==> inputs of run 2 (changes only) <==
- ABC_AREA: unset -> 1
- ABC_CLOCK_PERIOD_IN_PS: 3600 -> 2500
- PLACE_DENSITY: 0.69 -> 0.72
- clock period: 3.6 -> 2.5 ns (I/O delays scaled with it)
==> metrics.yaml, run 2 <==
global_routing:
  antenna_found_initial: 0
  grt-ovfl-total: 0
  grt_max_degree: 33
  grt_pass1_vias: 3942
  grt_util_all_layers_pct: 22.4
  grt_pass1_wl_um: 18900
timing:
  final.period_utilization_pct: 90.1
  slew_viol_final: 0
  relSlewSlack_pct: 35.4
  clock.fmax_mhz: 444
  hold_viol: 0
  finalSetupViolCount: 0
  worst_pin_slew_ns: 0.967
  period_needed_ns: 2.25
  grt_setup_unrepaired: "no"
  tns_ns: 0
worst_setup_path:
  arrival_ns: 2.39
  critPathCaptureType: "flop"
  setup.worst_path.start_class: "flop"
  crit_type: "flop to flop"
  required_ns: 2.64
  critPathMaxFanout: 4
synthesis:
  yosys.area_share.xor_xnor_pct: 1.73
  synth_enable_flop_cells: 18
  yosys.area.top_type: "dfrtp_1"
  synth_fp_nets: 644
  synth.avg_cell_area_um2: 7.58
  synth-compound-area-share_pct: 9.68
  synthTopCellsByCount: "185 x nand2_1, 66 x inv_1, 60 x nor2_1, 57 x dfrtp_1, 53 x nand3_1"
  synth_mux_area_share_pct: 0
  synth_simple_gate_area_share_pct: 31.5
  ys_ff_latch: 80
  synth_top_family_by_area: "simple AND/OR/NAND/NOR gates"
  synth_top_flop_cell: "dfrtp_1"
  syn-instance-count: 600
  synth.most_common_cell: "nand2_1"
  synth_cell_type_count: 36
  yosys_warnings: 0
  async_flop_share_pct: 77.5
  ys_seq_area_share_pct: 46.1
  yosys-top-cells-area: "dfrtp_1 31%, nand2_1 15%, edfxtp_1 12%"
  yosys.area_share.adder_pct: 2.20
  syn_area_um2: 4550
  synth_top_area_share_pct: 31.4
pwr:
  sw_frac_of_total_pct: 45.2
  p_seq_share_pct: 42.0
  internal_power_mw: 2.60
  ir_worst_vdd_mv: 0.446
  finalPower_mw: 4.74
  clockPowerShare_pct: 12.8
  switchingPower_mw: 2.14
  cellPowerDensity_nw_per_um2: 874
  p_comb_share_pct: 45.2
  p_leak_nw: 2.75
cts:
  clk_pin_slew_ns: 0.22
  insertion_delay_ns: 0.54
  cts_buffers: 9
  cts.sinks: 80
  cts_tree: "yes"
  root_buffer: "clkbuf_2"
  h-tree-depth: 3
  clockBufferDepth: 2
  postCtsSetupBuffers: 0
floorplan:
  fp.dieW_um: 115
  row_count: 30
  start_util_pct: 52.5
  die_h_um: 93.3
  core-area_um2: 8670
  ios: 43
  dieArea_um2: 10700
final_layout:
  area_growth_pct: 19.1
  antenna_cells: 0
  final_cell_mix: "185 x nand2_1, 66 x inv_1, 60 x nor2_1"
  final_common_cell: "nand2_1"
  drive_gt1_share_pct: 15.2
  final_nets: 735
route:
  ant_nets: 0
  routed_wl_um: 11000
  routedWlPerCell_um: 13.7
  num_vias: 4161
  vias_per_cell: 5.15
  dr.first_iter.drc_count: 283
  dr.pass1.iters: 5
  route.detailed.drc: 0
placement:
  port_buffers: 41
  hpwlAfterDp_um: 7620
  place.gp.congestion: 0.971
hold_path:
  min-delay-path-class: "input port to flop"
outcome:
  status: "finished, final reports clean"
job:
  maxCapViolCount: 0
$ cat config.mk
export PLATFORM = sky130hd
export DESIGN_NAME = swm_cell
export DESIGN_NICKNAME = d
export VERILOG_FILES = /design/src/rtl/swm_pkg.sv /design/src/rtl/swm_cell.sv
export SDC_FILE = /design/constraint.sdc
export NUM_CORES = 1
export LEC_CHECK = 0
export BUFFER_PORTS_ARGS = -buffer_cell sky130_fd_sc_hd__clkbuf_2
export CORE_MARGIN = 5
export CORE_UTILIZATION = 40
export CTS_CLUSTER_SIZE = 24
export DETAILED_ROUTE_END_ITERATION = 12
export GPL_TIMING_DRIVEN = 0
export PLACE_DENSITY = 0.74
export SYNTH_ARGS = -nofsm -noshare
export SYNTH_HDL_FRONTEND = slang
export SYNTH_SLANG_ARGS = --single-unit
$ cat constraint.sdc
create_clock -name clk -period 6.2 [get_ports clk]
set_clock_uncertainty 0.1 [all_clocks]
set_input_delay 0.62 -clock clk [delete_from_list [all_inputs] [get_ports clk]]
set_output_delay 0.62 -clock clk [all_outputs]
set_load 0.1 [all_outputs]
$ cat src/rtl/swm_pkg.sv
// swm_pkg: shared types and constants for the sliding window median filter.
// Used by swm_cell, swm_median and sliding_window_median; no dependencies.
`default_nettype none

package swm_pkg;

  localparam int SAMPLE_W = 32;
  localparam int MEDIAN_W = SAMPLE_W + 1;
  localparam int CFG_W    = 7;

  localparam logic [CFG_W-1:0] WINDOW_RESET = CFG_W'(1);

  typedef logic signed [SAMPLE_W-1:0] sample_t;
  typedef logic signed [MEDIAN_W-1:0] median_t;

  // per-cycle command broadcast to every cell of the sorted row
  typedef struct packed {
    logic    step;    // insert a sample, age kept entries
    logic    purge;   // squeeze out one stale entry, no insert
    logic    clear;   // end of sequence: drop every entry after the insert
    sample_t sample;  // sample being inserted
  } ctrl_t;

endpackage

`default_nettype wire

$ cat src/rtl/swm_cell.sv
// swm_cell: one slot of the sorted window row (value, age, valid).
// Handles removal of one entry and sorted insertion together with its neighbors.
// Depends on swm_pkg.
`default_nettype none

module swm_cell #(
  parameter int AW = 6,
  parameter int KW = 7
) (
  input  wire logic             clk,
  input  wire logic             rst_n,
  input  wire swm_pkg::ctrl_t   ctrl,
  input  wire logic [KW-1:0]    km1,
  input  wire logic             shl,
  // raw contents of the right neighbor
  input  wire logic             r_valid,
  input  wire swm_pkg::sample_t r_val,
  input  wire logic [AW-1:0]    r_age,
  input  wire logic             r_gt,
  // left neighbor after removal
  input  wire logic             l_a_valid,
  input  wire swm_pkg::sample_t l_a_val,
  input  wire logic [AW-1:0]    l_a_age,
  input  wire logic             l_a_gt,
  // own raw contents
  output logic                  valid,
  output swm_pkg::sample_t      val,
  output logic [AW-1:0]         age,
  output logic                  gt,
  output logic                  cand,
  // own contents after removal
  output logic                  a_valid,
  output swm_pkg::sample_t      a_val,
  output logic [AW-1:0]         a_age,
  output logic                  a_gt
);
  import swm_pkg::*;

  logic          valid_r, valid_nxt;
  sample_t       val_r, val_nxt;
  logic [AW-1:0] age_r, age_nxt;

  assign valid = valid_r;
  assign val   = val_r;
  assign age   = age_r;
  assign gt    = valid_r && (val_r > ctrl.sample);
  assign cand  = valid_r && ({{(KW-AW){1'b0}}, age_r} >= km1);

  // removal: cells at or above the removed slot take their right neighbor
  assign a_valid = shl ? r_valid : valid_r;
  assign a_val   = shl ? r_val   : val_r;
  assign a_age   = shl ? r_age   : age_r;
  assign a_gt    = shl ? r_gt    : gt;

  always_comb begin
    valid_nxt = valid_r;
    val_nxt   = val_r;
    age_nxt   = age_r;
    if (ctrl.step) begin
      if (l_a_gt) begin
        valid_nxt = 1'b1;
        val_nxt   = l_a_val;
        age_nxt   = l_a_age + AW'(1);
      end else if (a_valid && !a_gt) begin
        valid_nxt = 1'b1;
        val_nxt   = a_val;
        age_nxt   = a_age + AW'(1);
      end else if (l_a_valid) begin
        // first slot past every entry not above the sample
        valid_nxt = 1'b1;
        val_nxt   = ctrl.sample;
        age_nxt   = '0;
      end else begin
        valid_nxt = 1'b0;
      end
      if (ctrl.clear) begin
        valid_nxt = 1'b0;
      end
    end else if (ctrl.purge) begin
      valid_nxt = a_valid;
      val_nxt   = a_val;
      age_nxt   = a_age;
    end
  end

  always_ff @(posedge clk) begin
    if (!rst_n) begin
      valid_r <= 1'b0;
    end else begin
      valid_r <= valid_nxt;
    end
  end

  always_ff @(posedge clk) begin
    val_r <= val_nxt;
    age_r <= age_nxt;
  end

endmodule

`default_nettype wire
==> src/rtl/core/wpc_pkg.sv <==
// Shared types and constants for the windowed peak counter.
// No dependencies; imported by every module of the block.
package wpc_pkg;

    // Sizing of the sample window
    localparam int MAX_HALF_WINDOW = 7;
    localparam int SAMPLE_BITS     = 10;
    localparam int WIN_DEPTH       = 2 * MAX_HALF_WINDOW + 1;
    localparam int IDX_BITS        = $clog2(WIN_DEPTH);
    localparam int FILL_BITS       = $clog2(WIN_DEPTH + 1);

    // Register fields and count
    localparam int HALF_BITS   = 3;
    localparam int THR_BITS    = 10;
    localparam int COUNT_BITS  = 16;
    localparam int CMP_BITS    = (SAMPLE_BITS > THR_BITS) ? SAMPLE_BITS : THR_BITS;
    localparam int CFG_IDX_BITS  = 2;
    localparam int CFG_DATA_BITS = 10;

    localparam logic [HALF_BITS-1:0] HALF_WINDOW_RESET = 3'd2;
    localparam logic [THR_BITS-1:0]  THRESHOLD_RESET   = 10'd520;
    localparam logic [COUNT_BITS-1:0] COUNT_MAX        = '1;

    // Configuration register indexes
    localparam logic [CFG_IDX_BITS-1:0] REG_HALF_WINDOW    = 2'd0;
    localparam logic [CFG_IDX_BITS-1:0] REG_PEAK_THRESHOLD = 2'd1;

    typedef logic [SAMPLE_BITS-1:0] sample_t;

    // Input word
    typedef struct packed {
        sample_t sample;
        logic    record_start;
    } in_word_t;

    // Result word
    typedef struct packed {
        logic                  center_valid;
        logic                  is_peak;
        logic [COUNT_BITS-1:0] peak_count;
    } result_t;

    // Per-cell comparison against the centre sample
    typedef struct packed {
        logic gt;
        logic ge;
    } cmp_t;

endpackage

==> src/rtl/core/wpc_cell.sv <==
// One cell of the sample shift line: holds one sample and compares its
// incoming value with the centre sample. Depends on wpc_pkg.
module wpc_cell
    import wpc_pkg::*;
(
    input  logic    clk,
    input  logic    rst_n,
    input  logic    shift_en,
    input  sample_t shift_in,
    input  sample_t center,
    output sample_t value,
    output cmp_t    cmp
);

    sample_t value_reg;
    sample_t value_next;

    // Take the neighbour's sample on every accepted word
    always_comb
    begin
        value_next = shift_en ? shift_in : value_reg;
    end

    always_ff @(posedge clk or negedge rst_n)
    begin
        if (!rst_n)
        begin
            value_reg <= '0;
        end
        else
        begin
            value_reg <= value_next;
        end
    end

    // Compare the sample this cell is about to hold with the centre
    always_comb
    begin
        cmp.gt = (shift_in > center);
        cmp.ge = (shift_in >= center);
    end

    assign value = value_reg;

endmodule
--- src/design/fdrle_pkg.sv ---
package fdrle_pkg;

    // opcodes of the coded stream
    localparam logic [7:0] OP_END       = 8'h00;
    localparam logic [7:0] OP_END_ALT   = 8'h13;
    localparam logic [7:0] OP_SKIP_ONE  = 8'h02;
    localparam logic [7:0] OP_SKIP_B    = 8'h03;
    localparam logic [7:0] OP_SKIP_W    = 8'h04;
    localparam logic [7:0] OP_LIT_FIRST = 8'h06;
    localparam logic [7:0] OP_LIT_LAST  = 8'h0a;
    localparam logic [7:0] OP_LIT_B     = 8'h0b;
    localparam logic [7:0] OP_LIT_W     = 8'h0c;
    localparam logic [7:0] OP_FILL_FIRST = 8'h0d;
    localparam logic [7:0] OP_FILL_LAST = 8'h10;
    localparam logic [7:0] OP_FILL_B    = 8'h11;
    localparam logic [7:0] OP_FILL_W    = 8'h12;

    // count bias of the short opcodes
    localparam logic [7:0] LIT_BIAS  = 8'h05;
    localparam logic [7:0] FILL_BIAS = 8'h0b;

    localparam logic [15:0] FRAME_WORDS_RST = 16'd32000;

    localparam logic KIND_WRITE = 1'b0;
    localparam logic KIND_END   = 1'b1;

    typedef enum logic [4:0] {
        PH_OP     = 5'b00001,
        PH_CNT_LO = 5'b00010,
        PH_CNT_HI = 5'b00100,
        PH_VAL_LO = 5'b01000,
        PH_VAL_HI = 5'b10000
    } t_phase;

    typedef struct packed {
        logic        kind;
        logic [14:0] word_addr;
        logic [16:0] run_count;
        logic [15:0] run_value;
        logic        overrun;
    } t_result;

endpackage
==> config.mk <==
export PLATFORM = sky130hd
export DESIGN_NAME = c_integer_literal_scanner
export DESIGN_NICKNAME = d
export VERILOG_FILES = /design/src/sv/cils_pkg.sv /design/src/sv/cils_front.sv /design/src/sv/cils_queue.sv /design/src/sv/cils_back.sv /design/src/sv/c_integer_literal_scanner.sv
export SDC_FILE = /design/constraint.sdc
export NUM_CORES = 1
export LEC_CHECK = 0
export ABC_AREA = 1
export ABC_CLOCK_PERIOD_IN_PS = 8990
export BUFFER_PORTS_ARGS = -buffer_cell sky130_fd_sc_hd__buf_2
export CORE_MARGIN = 2
export CORE_UTILIZATION = 50
export DETAILED_ROUTE_END_ITERATION = 8
export PLACE_DENSITY = 0.63
export SLEW_MARGIN = 40
export SYNTH_ARGS = -nofsm -noshare
export SYNTH_HDL_FRONTEND = slang
export SYNTH_SLANG_ARGS = --single-unit
==> constraint.sdc <==
create_clock -name clk_i -period 8.99 [get_ports clk_i]
set_clock_uncertainty 0.05 [all_clocks]
set_input_delay 1.798 -clock clk_i [delete_from_list [all_inputs] [get_ports clk_i]]
set_output_delay 1.798 -clock clk_i [all_outputs]
set_load 0.02 [all_outputs]
==> src/sv/cils_pkg.sv <==
package cils_pkg;

  localparam int unsigned QDepth = 4;
  localparam int unsigned QPtrW  = $clog2(QDepth);
  localparam int unsigned QCntW  = $clog2(QDepth + 1);

  // suffix flag bits
  localparam logic [2:0] SfU  = 3'b001;
  localparam logic [2:0] SfL  = 3'b010;
  localparam logic [2:0] SfLl = 3'b100;

  // result type codes
  localparam logic [2:0] TyInt   = 3'd0;
  localparam logic [2:0] TyUint  = 3'd1;
  localparam logic [2:0] TyLong  = 3'd2;
  localparam logic [2:0] TyUlong = 3'd3;
  localparam logic [2:0] TyLl    = 3'd4;
  localparam logic [2:0] TyUll   = 3'd5;

  typedef struct packed {
    logic        found;
    logic [5:0]  length;
    logic [63:0] value;
    logic [2:0]  sflags;
    logic        wrap;
    logic        too_long;
  } scan_rec_t;

endpackage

=======

WHAT YOU HAVE TO DO ::
Return exactly the opening lines of the listing above, ending with the line that has "worst_pin_slew_ns: 0.967".

RESPONSE TO THE TASK ::
==> inputs of run 2 (changes only) <==
- ABC_AREA: unset -> 1
- ABC_CLOCK_PERIOD_IN_PS: 3600 -> 2500
- PLACE_DENSITY: 0.69 -> 0.72
- clock period: 3.6 -> 2.5 ns (I/O delays scaled with it)
==> metrics.yaml, run 2 <==
global_routing:
  antenna_found_initial: 0
  grt-ovfl-total: 0
  grt_max_degree: 33
  grt_pass1_vias: 3942
  grt_util_all_layers_pct: 22.4
  grt_pass1_wl_um: 18900
timing:
  final.period_utilization_pct: 90.1
  slew_viol_final: 0
  relSlewSlack_pct: 35.4
  clock.fmax_mhz: 444
  hold_viol: 0
  finalSetupViolCount: 0
  worst_pin_slew_ns: 0.967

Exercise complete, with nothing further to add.